Speeding up Brownian escape via intermediate finite potential barriers
Vishwajeet Kumar, Ohad Shpielberg, Arnab Pal
TL;DR
The paper addresses accelerating thermally activated barrier crossing by reshaping a single energy barrier into a sequence of intermediate barriers while preserving the total height $\Delta U$. Using the overdamped Langevin framework and the backward Fokker–Planck formalism, it derives MFPT expressions for linear and harmonic base potentials and demonstrates that introducing intermediate barriers can significantly reduce the MFPT, with further reductions as the number of barriers increases (notably for even numbers of barriers). The work provides both analytical results (for linear and harmonic segments) and numerical demonstrations, and highlights experimental feasibility via optical trapping. It also discusses reductions in FPT variance and outlines open questions, including rigorous proofs of MFPT reduction and extensions to more complex dynamics.
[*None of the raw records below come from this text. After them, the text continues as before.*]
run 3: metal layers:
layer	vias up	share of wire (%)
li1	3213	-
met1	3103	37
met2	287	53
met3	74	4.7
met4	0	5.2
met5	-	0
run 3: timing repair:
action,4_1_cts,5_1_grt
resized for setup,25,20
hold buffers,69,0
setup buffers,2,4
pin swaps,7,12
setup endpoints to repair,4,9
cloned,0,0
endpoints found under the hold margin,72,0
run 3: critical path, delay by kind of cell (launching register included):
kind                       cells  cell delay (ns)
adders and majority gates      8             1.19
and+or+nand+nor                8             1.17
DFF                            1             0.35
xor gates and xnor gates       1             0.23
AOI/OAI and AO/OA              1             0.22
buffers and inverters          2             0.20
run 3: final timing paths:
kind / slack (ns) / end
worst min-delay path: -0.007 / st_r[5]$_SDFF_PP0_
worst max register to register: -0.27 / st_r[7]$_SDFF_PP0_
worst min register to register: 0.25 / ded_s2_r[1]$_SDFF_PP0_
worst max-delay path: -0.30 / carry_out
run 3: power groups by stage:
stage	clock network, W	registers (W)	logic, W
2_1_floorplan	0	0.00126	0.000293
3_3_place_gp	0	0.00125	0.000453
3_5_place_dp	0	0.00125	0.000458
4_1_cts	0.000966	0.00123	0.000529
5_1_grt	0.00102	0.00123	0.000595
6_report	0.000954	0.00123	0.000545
[src/verilog/gdc_params.svh]
// Constants of the gauge configuration register bank: offsets, defaults, masks, timing.
// Assumes a single 25 MHz system clock; included by bare name.
`ifndef GDC_PARAMS_SVH
`define GDC_PARAMS_SVH

// ****************************************************************
// Parameter offsets
// ****************************************************************
`define GDC_OFS_GENERAL    8'h3a
`define GDC_OFS_ALERT      8'h3c

// ****************************************************************
// Reset values, writable bit masks and the IrDA encoding code
// ****************************************************************
`define GDC_GENERAL_RESET  16'h0028
`define GDC_ALERT_RESET    16'h0000
`define GDC_GENERAL_MASK   16'hfffd
`define GDC_ALERT_MASK     16'h3fff
`define GDC_ENC_IRDA       2'b01

// ****************************************************************
// Timing
// ****************************************************************
`define GDC_CLK_HZ         25000000
`define GDC_BAUD_FAST      9600
`define GDC_BAUD_SLOW      1200
`define GDC_BCAST_BASE_S   20
`define GDC_BCAST_STEP_S   20
`define GDC_SECS_PER_DAY   86400
`define GDC_BEEP_MS        100

`endif

[src/verilog/gdc_pkg.sv]
// Types of the gauge configuration register bank.
// Assumes gdc_params.svh for all numeric constants.
package gdc_pkg;

    // ****************************************************************
    // Register layouts, most significant field first
    // ****************************************************************
    typedef struct packed {
        logic       age_en;
        logic       learn_en;
        logic [1:0] enc;
        logic       baud_slow;
        logic       activated;
        logic [3:0] interval;
        logic [3:0] segs;
        logic       rsvd;
        logic       bcast_en;
    } gdc_general_t;

    typedef struct packed {
        logic [1:0] rsvd;
        logic [2:0] under_beeps;
        logic [2:0] over_beeps;
        logic [1:0] seg3_beeps;
        logic [1:0] seg2_beeps;
        logic [1:0] seg1_beeps;
        logic [1:0] empty_beeps;
    } gdc_alert_t;

    // ****************************************************************
    // Parameter access request, gauge events and beep sequencer states
    // ****************************************************************
    typedef struct packed {
        logic        wr;
        logic        rd;
        logic [7:0]  offset;
        logic [15:0] wdata;
    } gdc_par_req_t;

    typedef struct packed {
        logic       end_of_discharge;
        logic       undervolt;
        logic       overvolt;
        logic [2:0] seg_off;
        logic       empty;
    } gdc_evt_t;

    typedef enum logic [2:0] {
        GDC_BEEP_IDLE = 3'b001,
        GDC_BEEP_ON   = 3'b010,
        GDC_BEEP_GAP  = 3'b100
    } gdc_beep_t;

    // ****************************************************************
    // Whole state of the bank
    // ****************************************************************
    typedef struct packed {
        gdc_general_t gen;
        gdc_alert_t   alert;
        logic [15:0]  rdata;
        logic         rvalid;
        logic [31:0]  sec_cnt;
        logic [8:0]   bcast_sec;
        logic         bcast_pulse;
        logic [15:0]  baud_cnt;
        logic         baud_tick;
        logic [16:0]  day_sec;
        logic [7:0]   day_cnt;
        logic         derate_pulse;
        logic         learn_pulse;
        gdc_beep_t    beep;
        logic [2:0]   beeps_left;
        logic [31:0]  beep_tmr;
        logic         beep_out;
        logic [5:0]   pend;
    } gdc_state_t;

endpackage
Overall, the findings establish intermediate barriers as a practical control strategy for speeding thermally activated transitions in diffusive systems.
Abstract
The mean first-passage time (MFPT) for a Brownian particle to surmount a potential barrier of height $ΔU$ is a fundamental quantity governing a wide array of physical and chemical processes. According to the Arrhenius Law, the MFPT typically grows exponentially with increasing barrier height, reflecting the rarity of thermally activated escape events. In this work, we demonstrate that the MFPT can be significantly reduced by reshaping the original single-barrier potential into a structured energy landscape comprising multiple intermediate barriers of lower heights, while keeping the total barrier height $ΔU$ unchanged. Furthermore, this counterintuitive result holds across both linear and nonlinear potential profiles. Our findings suggest that tailoring the energy landscape -- by introducing well-placed intermediate barriers -- can serve as an effective control strategy to accelerate thermally activated transitions. These predictions are amenable to experimental validation using optical trapping techniques.